Ya antes de la pandemia, se observaba un deterioro de la salud mental, consecuencia del creciente desarraigo de una ciudadanía a la que le cuesta encontrar el sentido de su vida. Una tendencia especialmente preocupante entre los más jóvenes para quienes, por ejemplo, la adicción digital se ha convertido en una nueva y grave patología que añadir a las ya tradicionales. Y es, precisamente, en el ámbito de los adolescentes donde se observa un incremento del malestar psíquico derivado del covid-19.

El problema es de una enorme complejidad, sin que se vislumbre por donde puede venir la solución. Mientras que del coronavirus podremos vacunarnos, la salud mental requiere de unos recursos de los que no disponemos, ni ahora ni a medio plazo. Más allá de los manuales de autoayuda, de las terapias que no se diferencian mucho de los tradicionales “crecepelo” y del recurso a la pastilla milagrosa, la conducción de los desajustes psíquicos sigue requiriendo de una gran dedicación al paciente.

El sistema público cuenta con unos recursos muy escasos, mientras que el privado, articulado a través de las múltiples mutuas y en plena guerra de precios, no está por la labor de proporcionar terapias continuadas. Atender una gripe o una hernia puede demandar quince minutos, mientras que una depresión, por no referirnos a patologías más graves, puede requerir de sesiones prolongadas y regulares durante meses o años. No nos extrañemos, pues, si en un tiempo, una parte de nuestros jóvenes se nos queda por el camino, de manera  irreversible y, tristemente, evitable en su momento.

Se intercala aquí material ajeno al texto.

===== src/rtl/rr_mux_pkg.sv =====
// rtl/rr_mux_pkg.sv - shared constants and state encoding for the round-robin mux arbiter
package rr_mux_pkg;

    localparam int N_REQ           = 8;
    localparam int SEL_W           = 3;
    localparam int HOLD_CYCLES_DEF = 4;
    // Wide enough for the largest legal hold limit (15)
    localparam int CNT_W           = 4;

    typedef enum logic {
        ST_IDLE  = 1'b0,
        ST_GRANT = 1'b1
    } state_e;

endpackage


===== src/rtl/rr_mux_arbiter_if.sv =====
// rtl/rr_mux_arbiter_if.sv - requester bank / consumer bundle for the round-robin mux arbiter
interface rr_mux_arbiter_if;
    import rr_mux_pkg::*;

    logic [N_REQ-1:0] req;
    logic [N_REQ-1:0] din;
    logic [N_REQ-1:0] gnt;
    logic [SEL_W-1:0] sel;
    logic             y;
    logic             y_valid;

    // Requester bank / environment side
    modport master (
        output req,
        output din,
        input  gnt,
        input  sel,
        input  y,
        input  y_valid
    );

    // Arbiter side
    modport slave (
        input  req,
        input  din,
        output gnt,
        output sel,
        output y,
        output y_valid
    );

endinterface


===== src/rtl/mux81.sv =====
// rtl/mux81.sv - 8:1 single-bit multiplexer datapath
module mux81 (
    input  logic [7:0] din,
    input  logic [2:0] sel,
    output logic       y
);

    assign y = din[sel];

endmodule


===== src/rtl/rr_pick.sv =====
// rtl/rr_pick.sv - rotating-priority encoder: first requester at or after ptr, wrapping
module rr_pick
    import rr_mux_pkg::*;
(
    input  logic [N_REQ-1:0] req,
    input  logic [SEL_W-1:0] ptr,
    output logic [SEL_W-1:0] winner,
    output logic             any
);

    // Scan from farthest to nearest so the candidate closest to ptr overwrites the rest
    always_comb begin
        logic [SEL_W-1:0] idx;
        winner = '0;
        any    = |req;
        for (int k = N_REQ - 1; k >= 0; k--) begin
            idx = ptr + SEL_W'(k);
            if (req[idx]) begin
                winner = idx;
            end
        end
    end

endmodule


===== src/rtl/rr_mux_arbiter.sv =====
// rtl/rr_mux_arbiter.sv - round-robin owner scheduling over a shared mux81 datapath
module rr_mux_arbiter
    import rr_mux_pkg::*;
#(
    parameter int HOLD_CYCLES = HOLD_CYCLES_DEF
) (
    input  logic             clk,
    input  logic             rst,
    rr_mux_arbiter_if.slave  bus
);

    state_e           state_q, state_d;
    logic [SEL_W-1:0] ptr_q, ptr_d;
    logic [CNT_W-1:0] cnt_q, cnt_d;
    logic [N_REQ-1:0] gnt_q, gnt_d;
    logic [SEL_W-1:0] sel_q, sel_d;
    logic             y_q, y_d;
    logic             y_valid_q, y_valid_d;

    logic [SEL_W-1:0] after_owner;
    logic [SEL_W-1:0] pick_ptr;
    logic [SEL_W-1:0] winner;
    logic             any_req;
    logic             release_now;
    logic             mux_y;

    // sel_q always holds the current owner while granting
    assign after_owner = sel_q + SEL_W'(1);

    // On release the new search starts just past the owner, making it the last candidate
    assign pick_ptr    = (state_q == ST_GRANT) ? after_owner : ptr_q;

    assign release_now = !bus.req[sel_q] || (cnt_q == CNT_W'(HOLD_CYCLES - 1));

    rr_pick u_pick (
        .req    (bus.req),
        .ptr    (pick_ptr),
        .winner (winner),
        .any    (any_req)
    );

    mux81 u_mux (
        .din (bus.din),
        .sel (sel_q),
        .y   (mux_y)
    );

    // Next-state, ownership and datapath computation
    always_comb begin
        state_d   = state_q;
        ptr_d     = ptr_q;
        cnt_d     = cnt_q;
        gnt_d     = gnt_q;
        sel_d     = sel_q;
        y_valid_d = |gnt_q;
        y_d       = (|gnt_q) ? mux_y : y_q;

        case (state_q)
            ST_IDLE: begin
                if (any_req) begin
                    state_d = ST_GRANT;
                    gnt_d   = N_REQ'(1) << winner;
                    sel_d   = winner;
                    cnt_d   = '0;
                end
            end
            ST_GRANT: begin
                cnt_d = cnt_q + CNT_W'(1);
                if (release_now) begin
                    ptr_d = after_owner;
                    if (any_req) begin
                        gnt_d = N_REQ'(1) << winner;
                        sel_d = winner;
                        cnt_d = '0;
                    end else begin
                        state_d = ST_IDLE;
                        gnt_d   = '0;
                    end
                end
            end
            default: begin
                state_d = ST_IDLE;
                gnt_d   = '0;
            end
        endcase
    end

    // State and output registers; reset aborts any burst with no pending output
    always_ff @(posedge clk or posedge rst) begin
        if (rst) begin
            state_q   <= ST_IDLE;
            ptr_q     <= '0;
            cnt_q     <= '0;
            gnt_q     <= '0;
            sel_q     <= '0;
            y_q       <= 1'b0;
            y_valid_q <= 1'b0;
        end else begin
            state_q   <= state_d;
            ptr_q     <= ptr_d;
            cnt_q     <= cnt_d;
            gnt_q     <= gnt_d;
            sel_q     <= sel_d;
            y_q       <= y_d;
            y_valid_q <= y_valid_d;
        end
    end

    assign bus.gnt     = gnt_q;
    assign bus.sel     = sel_q;
    assign bus.y       = y_q;
    assign bus.y_valid = y_valid_q;

endmodule


===== src/flat_wrapper.sv =====
// flat-port wrapper written by rule: the top's interface ports become plain ports
module rr_mux_arbiter_flat import rr_mux_pkg::*;
#(
    parameter int HOLD_CYCLES = HOLD_CYCLES_DEF
)
  (clk, rst, bus_req, bus_din, bus_gnt, bus_sel, bus_y, bus_y_valid);
  rr_mux_arbiter_if bus_i ();
  input  logic clk;
  input  logic rst;
  input wire logic [$bits(bus_i.req)-1:0] bus_req;
  input wire logic [$bits(bus_i.din)-1:0] bus_din;
  output wire logic [$bits(bus_i.gnt)-1:0] bus_gnt;
  output wire logic [$bits(bus_i.sel)-1:0] bus_sel;
  output wire logic [$bits(bus_i.y)-1:0] bus_y;
  output wire logic [$bits(bus_i.y_valid)-1:0] bus_y_valid;
  assign bus_i.req = bus_req;
  assign bus_i.din = bus_din;
  assign bus_gnt = bus_i.gnt;
  assign bus_sel = bus_i.sel;
  assign bus_y = bus_i.y;
  assign bus_y_valid = bus_i.y_valid;
  rr_mux_arbiter #(.HOLD_CYCLES(HOLD_CYCLES)) u_core (.clk(clk), .rst(rst), .bus(bus_i));
endmodule

===== config.mk =====
export PLATFORM = sky130hd
export DESIGN_NAME = rr_mux_arbiter_flat
export DESIGN_NICKNAME = d
export VERILOG_FILES = /design/src/rtl/rr_mux_pkg.sv /design/src/rtl/rr_mux_arbiter_if.sv /design/src/rtl/mux81.sv /design/src/rtl/rr_pick.sv /design/src/rtl/rr_mux_arbiter.sv /design/src/flat_wrapper.sv
export SDC_FILE = /design/constraint.sdc
export NUM_CORES = 1
export LEC_CHECK = 0
export BUFFER_PORTS_ARGS = -buffer_cell sky130_fd_sc_hd__buf_4
export CORE_MARGIN = 3
export CORE_UTILIZATION = 57
export CTS_CLUSTER_DIAMETER = 60
export DETAILED_ROUTE_END_ITERATION = 6
export GPL_ROUTABILITY_DRIVEN = 0
export PLACE_DENSITY_LB_ADDON = 0.1
export SLEW_MARGIN = 25
export SYNTH_ARGS = -nofsm -noshare
export SYNTH_HDL_FRONTEND = slang
export SYNTH_SLANG_ARGS = --single-unit

===== constraint.sdc =====
create_clock -name clk -period 3.7 [get_ports clk]
set_input_delay 0.925 -clock clk [delete_from_list [all_inputs] [get_ports clk]]
set_output_delay 0.925 -clock clk [all_outputs]
set_load 0.005 [all_outputs]

==> summary.md, run 1 <==
| Metric | Value |
|---|---|
| Largest net degree at the start of global routing | `22` |
| Starting DRT DRC Count | `112` |
| Max-cap check violation count | `0` |
| Cells after synthesis | `230` |
| Status | `completed` |
| Worst-Skew Late Latency | `0.30 ns` |
| Post-CTS Resized | `0` |
| Fin crit share | `89.0%` |
| Skew final | `0.00289 ns` |
| Synth Area in Compound Gates | `24.4%` |
| Post-synth ARST share | `100%` |
| CP arrival | `approximately 3.5 ns` |
| Final Hold Viols | `0` |
| # DRC | `0` |
| Worst-Margin Slew | `0.763 ns` |
| # Post-CTS Setup Buffers | `0` |
| Synth-to-Final Area Change | `14.6%` |
| Max Slew Vio Count | `0` |
| Overall Global Routing Usage | `25.5%` |
| I/O Buffers | `30` |
| Setup TNS | `0 ns` |
| Post-Syn Nets | `between 200 and 300` |
| Post-synth top area share | `about a quarter` |
| Clock Tree Root | `clkbuf_4` |
| H-tree levels | `1` |
| Worst setup EP type | `register` |
| Routed vias/inst | `6.49` |
| TritonCTS clock tree | `yes` |
| Mapped cell area | `approximately 2000 um2` |
| Post-DP HPWL | `3.94 mm` |
| Core Box Area | `around 3400 um2` |
| CP Max Fanout | `11` |
| Post-Route WL | `between 5 and 6 mm` |
| Synth area leader | `dfrtp_1` |
| Mean Syn Cell Area | `8.86 um2` |
| Setup violations, final | `0` |
| Number of top-level pins | `31` |
| Nets | `282` |
| Antenna Cells | `0` |
| Layer with the highest usage | `met2` |
| Die Wd | `65.8 um` |
| Worst setup path category | `register to register` |
| Number of CTS-inserted buffers | `3` |
| #FFs+latches synth | `21` |
| WP data required | `3.89 ns` |
| Synth cell types | `49` |
| Most frequent cell after synthesis | `nand2_1` |
| Adder-Cell Fraction of Synth Area | `1.84%` |
| Post-Synth Simple-Gate Area | `18.7%` |
| First-pass GRT wire length | `8.64 mm` |
| Initial antenna violation count | `0` |
| Longest Clk Path Bufs | `2` |
| Post-synth top cells | `30 x nand2_1, 22 x o21ai_0, 21 x dfrtp_1` |
| Largest family of logic cells by synthesized area | `compound AO/OA/AOI/OAI gates` |
| Post-CTS Hold Buffers | `0` |
| Vias in the first global route | `approximately 1900` |
| YS warnings | `0` |
| Fmax | `0.304 GHz` |
| Post-synth top flop | `dfrtp_1` |
| Final instance area | `2340 um2` |
| Sequential fraction of the synthesis area | `25.8%` |
| Clock transition at the registers of the reported paths | `0.11 ns` |
| Avg WL per Cell | `16.6 um` |
| Post-synth EDFFs | `0` |
| Met2 usage | `about 40%` |
| Layout cell share with drive strength beyond 1 | `25.8%` |
| Total congestion overflow | `0` |
| Post-DRT Antenna Nets | `0` |
| Die H | `~66 um` |
| Mux cell area share after synthesis | `between 20% and 30%` |
| Global-route met1 utilization | `35.6%` |
| CP Launch Type | `register` |
| Dpl cell area | `about 2300 um2` |
| RSZ-0062 raised after global routing | `false` |
| Initial Utilization | `approximately three fifths` |
| Vias | `1985` |
| Slew HR | `between 40% and 50%` |
| DIE AREA | `4330 um2` |
| Synth top area cells | `dfrtp_1 26%, mux4_2 11%, mux2i_1 5.9%, nand2_1 5.5%, o21ai_0 5.4%` |
| Xor/xnor share of the synthesized area | `1.23%` |
| Post-placement cell count | `slightly above 300` |
| Min-Delay Path Class | `register to register` |
| GR met3 Demand/Resource | `2.72%` |
| Fin util | `68.9%` |
| Clock net sink count | `21` |
| Site row count | `21` |
| TritonRoute pass-1 iters | `5` |
| Final min period | `3.29 ns` |
| Non-filler instance count after layout | `306` |
-- path summary, 6_finish.rpt --
path,from,to,slack [ns],cells past startpoint
setup / recovery,u_core.bus.sel[0]$_DFFE_PP0P_,u_core.bus.gnt[5]$_DFFE_PP0P_,0.41,11
hold / removal,u_core.cnt_q[3]$_DFFE_PP0P_,u_core.cnt_q[3]$_DFFE_PP0P_,0.50,1
setup reg to reg,u_core.bus.sel[0]$_DFFE_PP0P_,u_core.bus.gnt[5]$_DFFE_PP0P_,0.41,11
hold reg to reg,u_core.cnt_q[3]$_DFFE_PP0P_,u_core.cnt_q[3]$_DFFE_PP0P_,0.50,1
max in group asynchronous,rst,u_core.bus.sel[2]$_DFFE_PP0P_,2.47,2
min in group asynchronous,rst,u_core.bus.sel[1]$_DFFE_PP0P_,0.76,2
-- per-stage QoR --
stage          setup WS (ns)  hold slack (ns)
3_5_place_dp           0.501            0.473
4_1_cts                0.473            0.498
3_3_place_gp           0.581            0.480
5_1_grt               0.0923            0.531
2_1_floorplan          0.582            0.446
6_report               0.408            0.496
-- cells in the final DEF, fill, tap and decap left out, types with 2 or more instances in the layout --
master / instances
a21oi_1: 16
o311ai_0: 2
dfrtp_1: 21
o211ai_1: 4
nand3_1: 12
nor4_1: 2
mux4_2: 10
nor2_1: 11
a21o_1: 3
clkbuf_4: 3
mux2_2: 8
a21boi_0: 2
ha_1: 3
a31oi_1: 3
nand3b_1: 2
a2bb2oi_1: 3
nand2b_1: 4
and2_1: 5
o31ai_1: 8
inv_1: 8
o21ai_0: 22
o32ai_1: 3
nand2_1: 30
a211oi_1: 2
o41ai_1: 2
mux2i_1: 12
buf_4: 38
-- final cells by class --
| cell class | instances | area, um2 |
|---|---|---|
| clock inverter | 1 | 5.00 |
| tap | 46 | 57.6 |
| sequential | 21 | 526 |
| timing repair buffer | 38 | 285 |
| fill | 254 | 1050 |
| inverter | 9 | 36.3 |
| multi-input combinational | 188 | 1400 |
| clock buffer | 3 | 22.5 |
-- registers in the layout, indices dropped and copies added (netlist names) --
name and count:
u_core.bus.y_valid 1, u_core.bus.gnt 8, u_core.cnt_q 4, u_core.state_q 1
u_core.bus.sel 3, u_core.ptr_q 3, u_core.bus.y 1
-- critical path: stages, from the launching register on --
cell,delay [ns]
dfrtp_1,0.37
buf_4,0.20
nand2_1,0.25
nand2_8,0.19
inv_4,0.09
ha_1,0.26
xnor2_2,0.45
mux2i_1,0.37
and2_1,0.17
o221ai_1,0.18
and3b_4,0.28
o41ai_1,0.36
-- layer usage --
metal  vias to the layer above  share of wire [%]  routed length (um)
li1                        949                  -                   -
met1                       908                 42                2110
met2                       116                 46                2340
met3                        12                9.9                 502
met4                         0                2.2                 114
met5                         -                  0                   0
-- cells by family after synthesis --
logic type,count (synthesis)
AO/OA/AOI/OAI,76
XOR/XNOR,2
adder cells (fa/ha/maj),3
buffers and inverters,21
flip-flops,21
multiplexers,32
AND/OR/NAND/NOR,75
Power of run 1 is not shown: default switching activity piles up to over one toggle a cycle in this logic, so the estimate is an artifact.
==> run 2: changes to the inputs <==
--- a/config.mk
+++ b/config.mk
@@ -15,4 +15,5 @@
 export SLEW_MARGIN = 25
 export SYNTH_ARGS = -nofsm -noshare
 export SYNTH_HDL_FRONTEND = slang
+export SYNTH_HIERARCHICAL = 1
 export SYNTH_SLANG_ARGS = --single-unit
==> summary.md, run 2 <==
| Metric | Value |
|---|---|
| Avg WL per Cell | `17.7 um` |
| Min-Delay Path Class | `register to register` |
| WL met1 | `2.12 mm` |
| Top Metal Used | `met4` |
| Most common cell after layout, fill and taps aside | `buf_4` |
| Post-synth top cells | `21 x dfrtp_1, 12 x mux2i_1, 11 x a21oi_1, 11 x nor2_1, 10 x inv_1` |
| CP arrival | `3.72 ns` |
| Hold path depth | `1` |
| DIE AREA | `4100 um2` |
| Total congestion overflow | `0` |
| WP data required | `3.90 ns` |
| Worst flop-to-flop path startpoint | `u_core/bus.sel[0]$_DFFE_PP0P_` |
| Setup violations, final | `0` |
| # Post-CTS Setup Buffers | `0` |
| Starting DRT DRC Count | `138` |
| I/O Buffers | `30` |
| RSZ-0062 raised after global routing | `false` |
| Worst-Skew Late Latency | `0.30 ns` |
| Largest net degree at the start of global routing | `22` |
| Vias in the first global route | `1635` |
| Nets | `237` |
| Slew HR | `47.9%` |
| Setup TNS | `0 ns` |
| Synth area leader | `dfrtp_1` |
| Synth-to-Final Area Change | `16.9%` |
| Final min period | `around 3.5 ns` |
| #FFs+latches synth | `21` |
| Worst-Margin Slew | `just under 0.8 ns` |
| Post-CTS Resized | `0` |
| Post-Syn Nets | `200` |
| FF-to-FF path depth | `10` |
| Overall Global Routing Usage | `23.2%` |
| Register-to-register setup slack | `0.18 ns` |
| Hold Startpoint | `u_core/ptr_q[2]$_DFFE_PP0P_` |
| CP Max Fanout | `8` |
| Synth cell types | `46` |
| Metal3 WL | `339 um` |
| Fmax | `0.284 GHz` |
| TritonCTS clock tree | `yes` |
| Site row count | `20` |
| Routed vias/inst | `roughly 6.6` |
| Sequential fraction of the synthesis area | `between 20% and 30%` |
| Post-synth top area share | `27.3%` |
| # DRC | `0` |
| Max reg flops | `8` |
| YS warnings | `6` |
| Worst setup EP type | `register` |
| TritonRoute pass-1 iters | `4` |
| Post-Route WL | `4.57 mm` |
| Post-synth ARST share | `100%` |
| Core Box Area | `~3100 um2` |
| Longest Clk Path Bufs | `2` |
| Initial Utilization | `61.4%` |
| Cells after synthesis | `178` |
| Clock Tree Root | `clkbuf_4` |
| Worst setup path category | `register to register` |
| R2R Path End | `u_core/bus.gnt[1]$_DFFE_PP0P_` |
| Initial antenna violation count | `0` |
| Max Slew Vio Count | `0` |
| CP Launch Type | `register` |
| Mapped cell area | `slightly below 2000 um2` |
| H-tree levels | `1` |
| Status | `completed` |
| Final Hold Viols | `0` |
| Skew final | `0.00639 ns` |
| Number of CTS-inserted buffers | `3` |
| Die H | `64.1 um` |
| Clock net sink count | `21` |
| Antenna Cells | `0` |
| Max-cap check violation count | `0` |
| Post-synth EDFFs | `0` |
| Post-synth top flop | `dfrtp_1` |
| Vias | `1714` |
| Number of top-level pins | `31` |
| Clock transition at the registers of the reported paths | `0.12 ns` |
| Synth top area cells | `dfrtp_1 27%, mux4_2 11%, mux4_1 6.8%, mux2i_1 6.3%, mux2_2 5.3%` |
| Fin crit share | `roughly 95%` |
| Most frequent cells in the layout | `40 x buf_4, 21 x dfrtp_1, 12 x mux2i_1, 11 x nor2_1, 11 x a21oi_1` |
| Most frequent cell after synthesis | `dfrtp_1` |
| Layout fillers | `between 200 and 250` |
| Met2 routed WL | `2.07 mm` |
| Post-CTS Hold Buffers | `0` |
| Layout cell share with drive strength beyond 1 | `33.6%` |
| Die Wd | `64.1 um` |
| WHS Endpoint | `u_core/ptr_q[2]$_DFFE_PP0P_` |
| Post-DRT Antenna Nets | `0` |
| First-pass GRT wire length | `7.71 mm` |
| Mean Syn Cell Area | `approximately 11 um2` |
| Post-DP HPWL | `3.51 mm` |
## run 2: cell count changes after synthesis, moves of 4 or more
cell,before,now
xor2_1,1,5
nand2_1,30,9
nand3_1,12,1
mux4_1,0,5
o31ai_1,8,1
a21oi_1,16,11
clkbuf_1,7,1
a22oi_1,0,5
o21ai_0,22,3
nor2b_1,1,5
a32o_1,0,8
## run 2: final cells by class
class	count	area (um2)	area share (%)
clock inverter	1	5.00	0.223
tap	44	55.1	2.45
clock buffer	3	22.5	1.00
sequential	21	526	23.4
multi-input combinational	139	1300	57.9
inverter	10	37.5	1.67
timing repair buffer	40	300	13.4
## run 2: routing by layer
layer	up-vias	GRT usage, %
met5	-	0
met4	0	3.23
met3	6	4.39
met2	97	35.4
met1	831	35.2
li1	780	-
## run 2: kinds of logic (layout without fill, tap and decap cells)
family / count (synthesis) / after routing / share of synthesized area, %
xor gates and xnor gates: 7 / 7 / 3.19
buffers and inverters: 18 / 54 / 4.75
adders and majority gates: 4 / 4 / 2.60
DFF: 21 / 21 / 27.3
and+or+nand+nor: 42 / 42 / 11.5
muxes: 38 / 38 / 31.3
AOI/OAI and AO/OA: 48 / 48 / 19.3
## run 2: how the worst max path moves through the flow
stage	slack, ns	endpoint	start
after floorplan	0.01	u_core/bus.gnt[1]$_DFFE_PP0P_	u_core/bus.sel[1]$_DFFE_PP0P_
after global placement	0.32	u_core/bus.gnt[1]$_DFFE_PP0P_	u_core/bus.sel[0]$_DFFE_PP0P_
after detailed placement	0.26	u_core/bus.gnt[1]$_DFFE_PP0P_	u_core/state_q$_DFF_PP0_
after CTS	0.23	u_core/bus.gnt[1]$_DFFE_PP0P_	u_core/bus.sel[0]$_DFFE_PP0P_
after global routing	0.02	u_core/bus.gnt[2]$_DFFE_PP0P_	u_core/state_q$_DFF_PP0_
final	0.18	u_core/bus.gnt[1]$_DFFE_PP0P_	u_core/bus.sel[0]$_DFFE_PP0P_
## run 2: critical path, stage by stage (launching register included)
cell	delay, ns
dfrtp_1	0.42
ha_1	0.32
mux2_2	0.30
inv_1	0.14
ha_1	0.36
mux4_2	0.40
mux2_4	0.33
o311a_1	0.35
o311a_1	0.31
and2_1	0.22
a32o_1	0.27
## run 2: through the flow
stage | hold slack [ns] | std cells | util, % | cell area [um2] | worst slack [ns]
finish | 0.523 | 258 | 71.8 | 2250 | 0.181
global route | 0.540 | 258 | 71.8 | 2250 | 0.0194
CTS | 0.522 | 258 | 71.8 | 2250 | 0.226
detailed placement | 0.496 | 254 | 71.0 | 2220 | 0.259
global placement | 0.488 | 254 | 71.0 | 2220 | 0.324
floorplan | 0.477 | 178 | - | 1920 | 0.0143
Power of run 2 is left out for the same reason.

Por ello, resulta de agradecer la reciente intervención de Iñigo Errejón en el Congreso, defendiendo la necesidad de priorizar la atención de las enfermedades mentales. Una comparecencia que se vió interrumpida por un sonoro “¡vete al médico”! proveniente de la bancada popular, concretamente del diputado Carmelo Romero. Un grito que ejemplifica la insensibilidad social y la estigmatización de unas enfermedades que destrozan a millones de personas, los pacientes y, también, sus cercanos. Y resume, a su vez, la tremenda estupidez de buena parte de nuestros representantes públicos, a los que destruir al adversario les importa más que atender al ciudadano. Una patología que sólo tiene un remedio: echarles de los parlamentos.